BEGIN Data shown

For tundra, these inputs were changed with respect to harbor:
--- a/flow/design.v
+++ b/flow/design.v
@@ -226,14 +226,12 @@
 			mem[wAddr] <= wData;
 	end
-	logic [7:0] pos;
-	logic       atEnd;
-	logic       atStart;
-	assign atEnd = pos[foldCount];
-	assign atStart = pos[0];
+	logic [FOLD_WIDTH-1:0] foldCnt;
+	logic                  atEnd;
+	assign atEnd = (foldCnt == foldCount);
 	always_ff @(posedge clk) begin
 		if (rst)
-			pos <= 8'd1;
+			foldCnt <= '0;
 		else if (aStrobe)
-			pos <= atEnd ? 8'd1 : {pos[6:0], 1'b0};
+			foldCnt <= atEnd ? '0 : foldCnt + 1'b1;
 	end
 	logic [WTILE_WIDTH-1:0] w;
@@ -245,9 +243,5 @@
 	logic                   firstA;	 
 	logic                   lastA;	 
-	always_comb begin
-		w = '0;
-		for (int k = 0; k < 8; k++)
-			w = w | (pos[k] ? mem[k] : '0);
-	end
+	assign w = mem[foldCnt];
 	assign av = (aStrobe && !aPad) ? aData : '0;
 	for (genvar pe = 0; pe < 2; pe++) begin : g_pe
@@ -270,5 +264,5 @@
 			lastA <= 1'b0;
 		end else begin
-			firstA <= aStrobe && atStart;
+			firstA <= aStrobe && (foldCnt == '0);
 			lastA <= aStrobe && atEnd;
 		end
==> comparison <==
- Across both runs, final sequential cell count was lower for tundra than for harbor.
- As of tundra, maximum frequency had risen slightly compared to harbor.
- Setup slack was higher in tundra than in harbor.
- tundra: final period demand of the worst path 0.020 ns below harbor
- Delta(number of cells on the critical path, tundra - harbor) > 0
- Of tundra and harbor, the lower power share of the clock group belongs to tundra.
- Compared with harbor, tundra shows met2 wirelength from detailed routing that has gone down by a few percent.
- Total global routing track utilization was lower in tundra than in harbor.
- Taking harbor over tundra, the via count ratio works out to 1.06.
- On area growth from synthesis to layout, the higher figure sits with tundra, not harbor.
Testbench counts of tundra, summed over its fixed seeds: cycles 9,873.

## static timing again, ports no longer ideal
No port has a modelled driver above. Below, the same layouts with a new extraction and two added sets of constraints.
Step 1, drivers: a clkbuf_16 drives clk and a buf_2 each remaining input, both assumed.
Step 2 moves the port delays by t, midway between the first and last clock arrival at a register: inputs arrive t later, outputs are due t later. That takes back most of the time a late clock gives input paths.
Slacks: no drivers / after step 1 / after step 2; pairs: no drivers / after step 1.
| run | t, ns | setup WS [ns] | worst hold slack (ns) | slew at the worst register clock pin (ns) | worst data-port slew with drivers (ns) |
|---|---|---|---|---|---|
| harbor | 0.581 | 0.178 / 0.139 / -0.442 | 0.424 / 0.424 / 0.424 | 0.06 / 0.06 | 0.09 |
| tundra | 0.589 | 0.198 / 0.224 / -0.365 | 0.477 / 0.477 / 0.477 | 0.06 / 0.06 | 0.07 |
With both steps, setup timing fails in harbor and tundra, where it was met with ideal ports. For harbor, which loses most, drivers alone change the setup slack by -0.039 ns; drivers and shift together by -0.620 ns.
Background: an optimization exercise with open tools, aiming at a short achievable clock period. Do not read the settings as production practice.
Function was checked by simulation only, so behaviour that the tests miss may differ from the original.
The clock port is modelled as an ideal driver; clocking choices that lean on that would not hold on a real chip.
Power figures rest on the tool's default switching activity, not on a simulated workload.

==> flow/design.v (excerpt) <==
module core_complex_fabric
(
  input  logic     clk_i,
  input  logic     rst_ni,
  input  offload_pkg::acc_req_t acc_req_i,
  input  logic     acc_valid_i,
  output logic     acc_ready_o,
  output offload_pkg::acc_rsp_t acc_rsp_o,
  output logic     acc_rsp_valid_o,
  input  logic     acc_rsp_ready_i,
  output offload_pkg::acc_req_t fpu_req_o,
  output logic     fpu_valid_o,
  input  logic     fpu_ready_i,
  input  offload_pkg::acc_rsp_t fpu_rsp_i,
  input  logic     fpu_rsp_valid_i,
  output logic     fpu_rsp_ready_o,
  output offload_pkg::acc_req_t hive_req_o,
  output logic     hive_valid_o,
  input  logic     hive_ready_i,
  input  offload_pkg::acc_rsp_t hive_rsp_i,
  input  logic     hive_rsp_valid_i,
  output logic     hive_rsp_ready_o,
  input  offload_pkg::addr_t    tcdm_base_i,
  input  offload_pkg::mem_req_t core_req_i,
  input  logic     core_valid_i,
  output logic     core_ready_o,
  output offload_pkg::mem_rsp_t core_rsp_o,
  output logic     core_rsp_valid_o,
  output offload_pkg::mem_req_t tcdm_req_o,
  output logic     tcdm_valid_o,
  input  logic     tcdm_ready_i,
  input  offload_pkg::mem_rsp_t tcdm_rsp_i,
  input  logic     tcdm_rsp_valid_i,
  output logic     tcdm_rsp_ready_o,
  output offload_pkg::mem_req_t soc_req_o,
  output logic     soc_valid_o,
  input  logic     soc_ready_i,
  input  offload_pkg::mem_rsp_t soc_rsp_i,
  input  logic     soc_rsp_valid_i,
  output logic     soc_rsp_ready_o
);
  offload_pkg::acc_req_t                   tgt_req;
  logic     [offload_pkg::NUM_TARGETS-1:0] tgt_valid, tgt_ready;
  offload_pkg::acc_rsp_t                   ssr_rsp;
  ...
Size: ~5700 cells after synthesis, ~1400 flip-flops, roughly 880 I/O pins, ~0.054 sq mm of cells after synthesis.
==> flow/config.mk <==
export PLATFORM = sky130hd
export DESIGN_NAME = core_complex_fabric
export DESIGN_NICKNAME = core_complex_fabric
export VERILOG_FILES = /design/flow/design.v
export SDC_FILE = /design/flow/constraint.sdc
export NUM_CORES = 4
export LEC_CHECK = 0
export ABC_CLOCK_PERIOD_IN_PS = 2500
export CAP_MARGIN = 20
export CORE_MARGIN = 2
export CORE_UTILIZATION = 40
export SETUP_SLACK_MARGIN = 2.5
export SLEW_MARGIN = 20
export SYNTH_HIERARCHICAL = 1
export TNS_END_PERCENT = 0
==> flow/constraint.sdc <==
create_clock -name core_clock -period 5.0 [get_ports {clk_i}]
set_input_delay 1.0000 -clock core_clock [delete_from_list [all_inputs] [get_ports {clk_i}]]
set_output_delay 1.0000 -clock core_clock [all_outputs]
set_load 0.01 [all_outputs]
standard.sh (not shown) runs the stock make flow with config.mk's settings and CLKGATE_MAP_FILE= SYNTH_SCRIPT=/design/flow/synth_recipe.tcl, a recipe that flattens the netlist after the stock synthesis.
==> flow/flow/run.sh <==
#!/bin/bash
# Own layout flow: the standard synthesis unchanged, then the
# standard ORFS layout with
#  - sizing not tied to cell footprints (MATCH_CELL_FOOTPRINT=0),
#  - delay cells kept out of the layout (added to DONT_USE_CELLS), and
#    the port buffers made of plain buffers (BUFFER_PORTS_ARGS),
#  - the ports of the memory window compare kept together (io.tcl),
#  - a greedy gate-sizing pass after CTS and after global routing
#    (post_cts.tcl, post_grt.tcl, sizer.tcl).
# Each step's full output goes to a log in this folder (and ORFS's own
# per-step logs under orfs/logs).
set -euo pipefail
cd "$(dirname "$0")/.."
W=$PWD

# 1. Standard synthesis, unchanged
bash standard.sh synth > "$W/log_synth.txt" 2>&1

# 2. Layout: the standard make command with extra settings
export DONT_USE_CELLS="sky130_fd_sc_hd__clkdlybuf4s15_1 sky130_fd_sc_hd__clkdlybuf4s15_2 sky130_fd_sc_hd__clkdlybuf4s18_1 sky130_fd_sc_hd__clkdlybuf4s18_2 sky130_fd_sc_hd__clkdlybuf4s25_1 sky130_fd_sc_hd__clkdlybuf4s25_2 sky130_fd_sc_hd__clkdlybuf4s50_1 sky130_fd_sc_hd__clkdlybuf4s50_2 sky130_fd_sc_hd__dlymetal6s2s_1 sky130_fd_sc_hd__dlymetal6s4s_1 sky130_fd_sc_hd__dlymetal6s6s_1 sky130_fd_sc_hd__dlygate4sd1_1 sky130_fd_sc_hd__dlygate4sd2_1 sky130_fd_sc_hd__dlygate4sd3_1"
export BUFFER_PORTS_ARGS="-buffer_cell sky130_fd_sc_hd__buf_4"
export PRE_IO_PLACEMENT_TCL="$W/flow/io.tcl"
export POST_CTS_TCL="$W/flow/post_cts.tcl"
export POST_GLOBAL_ROUTE_TCL="$W/flow/post_grt.tcl"
sed "s|\"\${@:-finish}\"|MATCH_CELL_FOOTPRINT=0 \"\${@:-finish}\"|" standard.sh > "$W/layout.sh"
bash "$W/layout.sh" finish > "$W/log_layout.txt" 2>&1
Other scripts of this flow, unchanged in this note and not shown: flow/flow/io.tcl, flow/flow/post_cts.tcl, flow/flow/post_grt.tcl, flow/flow/sizer.tcl
The first run went through all stages and came out clean.
Change:
PLACE_DENSITY = 0.8   (was not set)
Effect: The changed run finished with timing, DRC and antenna clean. Setup slack gets worse by 0.080 ns. Total power came out lower by about 1.9%. Clock power came out lower by about 5%. Via count came out higher by about 3.3%. Combinational power came out lower by about 2%. Final area came out lower by about 0.6%. Utilization came out lower by 0.30 points. Worst hold slack gets better by 0.0059 ns. Routed wire length came out lower by about 4%.

---

Setup of oak:
Another version of the RTL of core_complex_fabric (not shown whole).
Size in the first run: ~880 I/O pins.
Settings: LEC_CHECK=0, ABC_CLOCK_PERIOD_IN_PS=2500, CAP_MARGIN=20, CORE_MARGIN=2, CORE_UTILIZATION=40, SETUP_SLACK_MARGIN=2.5, SLEW_MARGIN=20, SYNTH_HIERARCHICAL=1; clock period 5.0 ns.
Scripts as last shown in full above: flow/flow/run.sh
Other scripts of this flow, unchanged in this note and not shown: flow/flow/io.tcl, flow/flow/post_cts.tcl, flow/flow/post_grt.tcl, flow/flow/sizer.tcl
What pine does differently from oak at the input level:
- TNS_END_PERCENT newly set to 0
[summary]
Compared pine vs oak, and power is down in pine. Comparing oak with pine, the die area came out essentially unchanged. Final area | pine below oak.

---

Another version of the RTL of core_complex_fabric (not shown whole).
Size in the first run: ~5,500 cells after synthesis, about 51,000 µm² of cells after synthesis.
==> flow/config.mk <==
export PLATFORM = sky130hd
export DESIGN_NAME = core_complex_fabric
export DESIGN_NICKNAME = core_complex_fabric
export VERILOG_FILES = /design/flow/design.v
export SDC_FILE = /design/flow/constraint.sdc
export NUM_CORES = 4
export LEC_CHECK = 0
export ABC_CLOCK_PERIOD_IN_PS = 2500
export CAP_MARGIN = 20
export CORE_MARGIN = 2
export CORE_UTILIZATION = 40
export SETUP_SLACK_MARGIN = 2.5
export SLEW_MARGIN = 20
export SYNTH_HIERARCHICAL = 1
==> flow/constraint.sdc <==
create_clock -name core_clock -period 5.0 [get_ports {clk_i}]
set_input_delay 1.0000 -clock core_clock [delete_from_list [all_inputs] [get_ports {clk_i}]]
set_output_delay 1.0000 -clock core_clock [all_outputs]
set_load 0.01 [all_outputs]
==> flow/flow/run.sh <==
#!/bin/bash
# Own layout flow: the standard synthesis unchanged, then the
# standard ORFS layout with sizing not tied to cell footprints, so that
# the timing repair may swap port buffers and gates between cell
# families. Each step's full output goes to a log in this folder.
set -euo pipefail
cd "$(dirname "$0")/.."
W=$PWD

# 1. Standard synthesis, unchanged
bash standard.sh synth > "$W/log_synth.txt" 2>&1

# 2. Layout: the standard make command with extra settings
EXTRA="MATCH_CELL_FOOTPRINT=0"
if [[ -f "$W/flow/io.tcl" ]]; then
  EXTRA="$EXTRA PRE_IO_PLACEMENT_TCL=$W/flow/io.tcl"
fi
sed "s|\"\${@:-finish}\"|$EXTRA \"\${@:-finish}\"|" standard.sh > "$W/layout.sh"
bash "$W/layout.sh" finish > "$W/log_layout.txt" 2>&1
Rerun with:
==> flow/run.sh (new file) <==
#!/bin/bash
# synth_recipe.tcl (not shown) runs the flow's synth.tcl, then flattens the netlist and writes it again
# the make line also repeats each setting of config.mk as NAME=value (left out here)
make -C /OpenROAD-flow-scripts/flow DESIGN_CONFIG=/design/flow/config.mk WORK_HOME=/design/flow/orfs CLKGATE_MAP_FILE= SYNTH_SCRIPT=/design/flow/synth_recipe.tcl finish
- CORE_UTILIZATION: 40 -> 65
removed: flow/flow/run.sh
removed: flow/standard.sh
What happened:
- wire length came out lower slightly
- global-route usage grows by 20 points
- final area decreases by a few percent
- sequential share of layout area grows by 1.7 points
- sequential power stays flat
Rerun with:
- CORE_UTILIZATION: 65 -> 40
Effect:
- The new run ran to the end with no violations
- maximum frequency rose by about 3%
- via count goes down by about 4.7%
- die area came out higher by about 60%
- area after synthesis is unchanged
- cell area is higher by 1.9%
- non-clock buffer count went up by 14
- setup slack is better by 0.094 ns
- worst hold slack loses 0.011 ns
- synthesized cell count is unchanged
- sequential share of layout area falls by 0.87 points

---

core_complex_fabric, a different RTL version from the one above (not shown whole).
Size in the first run: ~4700 cells after synthesis, roughly 1400 flip-flops, about 54000 um2 of cells after synthesis.
clock: 5.0 ns
lec_check: 0
abc_clock_period_in_ps: 2500
cap_margin: 20
core_margin: 2
core_utilization: 40
setup_slack_margin: 2.2
slew_margin: 20
synth_hierarchical: 1
tns_end_percent: 100
==> flow/flow/run.sh <==
#!/bin/bash
# Own layout flow: the standard synthesis unchanged, then the
# standard ORFS layout with
#  - sizing not tied to cell footprints (MATCH_CELL_FOOTPRINT=0),
#  - delay cells kept out of the layout (added to DONT_USE_CELLS), and
#    the port buffers made of plain buffers (BUFFER_PORTS_ARGS),
#  - the ports of the memory window compare kept together (io.tcl),
#  - a greedy gate-sizing pass after CTS and after global routing
#    (post_cts.tcl, post_grt.tcl, sizer.tcl).
# Each step's full output goes to a log in this folder (and ORFS's own
# per-step logs under orfs/logs).
set -euo pipefail
cd "$(dirname "$0")/.."
W=$PWD

# 1. Standard synthesis, unchanged
bash standard.sh synth > "$W/log_synth.txt" 2>&1

# 2. Layout: the standard make command with extra settings
export DONT_USE_CELLS="sky130_fd_sc_hd__clkdlybuf4s15_1 sky130_fd_sc_hd__clkdlybuf4s15_2 sky130_fd_sc_hd__clkdlybuf4s18_1 sky130_fd_sc_hd__clkdlybuf4s18_2 sky130_fd_sc_hd__clkdlybuf4s25_1 sky130_fd_sc_hd__clkdlybuf4s25_2 sky130_fd_sc_hd__clkdlybuf4s50_1 sky130_fd_sc_hd__clkdlybuf4s50_2 sky130_fd_sc_hd__dlymetal6s2s_1 sky130_fd_sc_hd__dlymetal6s4s_1 sky130_fd_sc_hd__dlymetal6s6s_1 sky130_fd_sc_hd__dlygate4sd1_1 sky130_fd_sc_hd__dlygate4sd2_1 sky130_fd_sc_hd__dlygate4sd3_1"
export BUFFER_PORTS_ARGS="-buffer_cell sky130_fd_sc_hd__buf_4"
export PRE_IO_PLACEMENT_TCL="$W/flow/io.tcl"
export POST_CTS_TCL="$W/flow/post_cts.tcl"
export POST_GLOBAL_ROUTE_TCL="$W/flow/post_grt.tcl"
sed "s|\"\${@:-finish}\"|MATCH_CELL_FOOTPRINT=0 \"\${@:-finish}\"|" standard.sh > "$W/layout.sh"
bash "$W/layout.sh" finish > "$W/log_layout.txt" 2>&1
==> flow/flow/post_cts.tcl <==
# After CTS and its timing repair: greedy sizing on the worst paths,
# then legalize.
source [file join [file dirname [info script]] sizer.tcl]
estimate_parasitics -placement
puts "bench post_cts start ws [worst_slack -max]"
my_greedy_size 6 3 {estimate_parasitics -placement}
detailed_placement
check_placement -verbose
estimate_parasitics -placement
puts "bench post_cts end ws [worst_slack -max]"
==> flow/flow/post_grt.tcl <==
# After global routing and its timing repair: greedy sizing with the
# global-route parasitics, then legalize, route the changed nets and
# write the guides again.
source [file join [file dirname [info script]] sizer.tcl]
puts "bench post_grt start ws [worst_slack -max]"
global_route -start_incremental
my_greedy_size 6 3 {estimate_parasitics -global_routing}
detailed_placement
global_route -end_incremental -congestion_report_file $::env(REPORTS_DIR)/congestion_post_bench_size.rpt
estimate_parasitics -global_routing
check_placement -verbose
puts "bench post_grt end ws [worst_slack -max]"
write_guides $::env(RESULTS_DIR)/route.guide
Other scripts of this flow, unchanged in this note and not shown: flow/flow/io.tcl, flow/flow/sizer.tcl
Rerun with:
--- a/flow/flow/post_cts.tcl
+++ b/flow/flow/post_cts.tcl
@@ -4,5 +4,5 @@
 estimate_parasitics -placement
 puts "bench post_cts start ws [worst_slack -max]"
-my_greedy_size 6 3 {estimate_parasitics -placement}
+my_greedy_size 12 1 {estimate_parasitics -placement}
 detailed_placement
 check_placement -verbose
--- a/flow/flow/post_grt.tcl
+++ b/flow/flow/post_grt.tcl
@@ -5,5 +5,5 @@
 puts "bench post_grt start ws [worst_slack -max]"
 global_route -start_incremental
-my_greedy_size 6 3 {estimate_parasitics -global_routing}
+my_greedy_size 12 1 {estimate_parasitics -global_routing}
 detailed_placement
 global_route -end_incremental -congestion_report_file $::env(REPORTS_DIR)/congestion_post_bench_size.rpt
--- a/flow/config.mk
+++ b/flow/config.mk
@@ -10,5 +10,5 @@
 export CORE_MARGIN = 2
 export CORE_UTILIZATION = 40
-export SETUP_SLACK_MARGIN = 2.2
+export SETUP_SLACK_MARGIN = 2.35
 export SLEW_MARGIN = 20
 export SYNTH_HIERARCHICAL = 1
Global-route usage stays flat; sequential share of layout area decreases by 0.11 points; hold slack improves by 0.0054 ns; final area stays flat; routed wire length is about the same; via count increases by 1.1%; worst setup slack got worse by 0.021 ns.

==> separate check: timing with driven ports <==
No port has a modelled driver above. Below, the same layouts with a new extraction and two added sets of constraints. Step 1 sets driving cells, clkbuf_16 on the clock port and buf_2 on the other inputs (assumed; they add their load-dependent delay and slew). Step 2 adds t to the input delays and takes it off the output delays; t is the mean of the earliest and latest rising clock arrival at the registers after step 1. Input paths then give back, and output paths get back, about the clock's delay inside the block. a / b / c = no drivers / after step 1 / after step 2; a / b = the first two.
| run | t, ns | setup slack, ns | worst hold slack (ns) | clock arrival spread, ns |
|---|---|---|---|---|
| the first run of note 1 | 0.841 | 2.050 / 2.004 / 1.579 | 0.365 / 0.365 / 0.365 | 0.056 / 0.056 |
| the second run of note 1 | 0.855 | 1.970 / 1.970 / 1.277 | 0.371 / 0.371 / 0.371 | 0.079 / 0.079 |
| oak | 0.855 | 2.057 / 2.010 / 1.676 | 0.368 / 0.368 / 0.368 | 0.032 / 0.031 |
| pine | 0.865 | 2.085 / 2.034 / 1.507 | 0.358 / 0.358 / 0.358 | 0.068 / 0.067 |
| the first run of note 3 | 0.831 | 1.787 / 1.714 / 1.314 | 0.398 / 0.398 / 0.398 | 0.047 / 0.047 |
| the second run of note 3 | 0.807 | 1.729 / 1.652 / 1.711 | 0.418 / 0.418 / 0.418 | 0.029 / 0.029 |
| the third run of note 3 | 0.834 | 1.822 / 1.763 / 1.304 | 0.406 / 0.406 / 0.406 | 0.047 / 0.048 |
| the first run of note 4 | 0.845 | 2.108 / 2.068 / 1.477 | 0.410 / 0.410 / 0.410 | 0.033 / 0.033 |
| the second run of note 4 | 0.839 | 2.088 / 2.028 / 1.632 | 0.415 / 0.415 / 0.415 | 0.025 / 0.024 |
After both steps every run listed still meets setup and hold. For the second run of note 1, which loses most, drivers alone change the setup slack by 0.000 ns; drivers and shift together by -0.693 ns.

END Data shown

- _Exercise objective_:
Taking the entries above, print exactly the lines starting at the line with "lastA <= 1'b0;" and ending at the line with "- tundra: final", both included.

- _Worked solution_:
 			lastA <= 1'b0;
 		end else begin
-			firstA <= aStrobe && atStart;
+			firstA <= aStrobe && (foldCnt == '0);
 			lastA <= aStrobe && atEnd;
 		end
==> comparison <==
- Across both runs, final sequential cell count was lower for tundra than for harbor.
- As of tundra, maximum frequency had risen slightly compared to harbor.
- Setup slack was higher in tundra than in harbor.
- tundra: final period demand of the worst path 0.020 ns below harbor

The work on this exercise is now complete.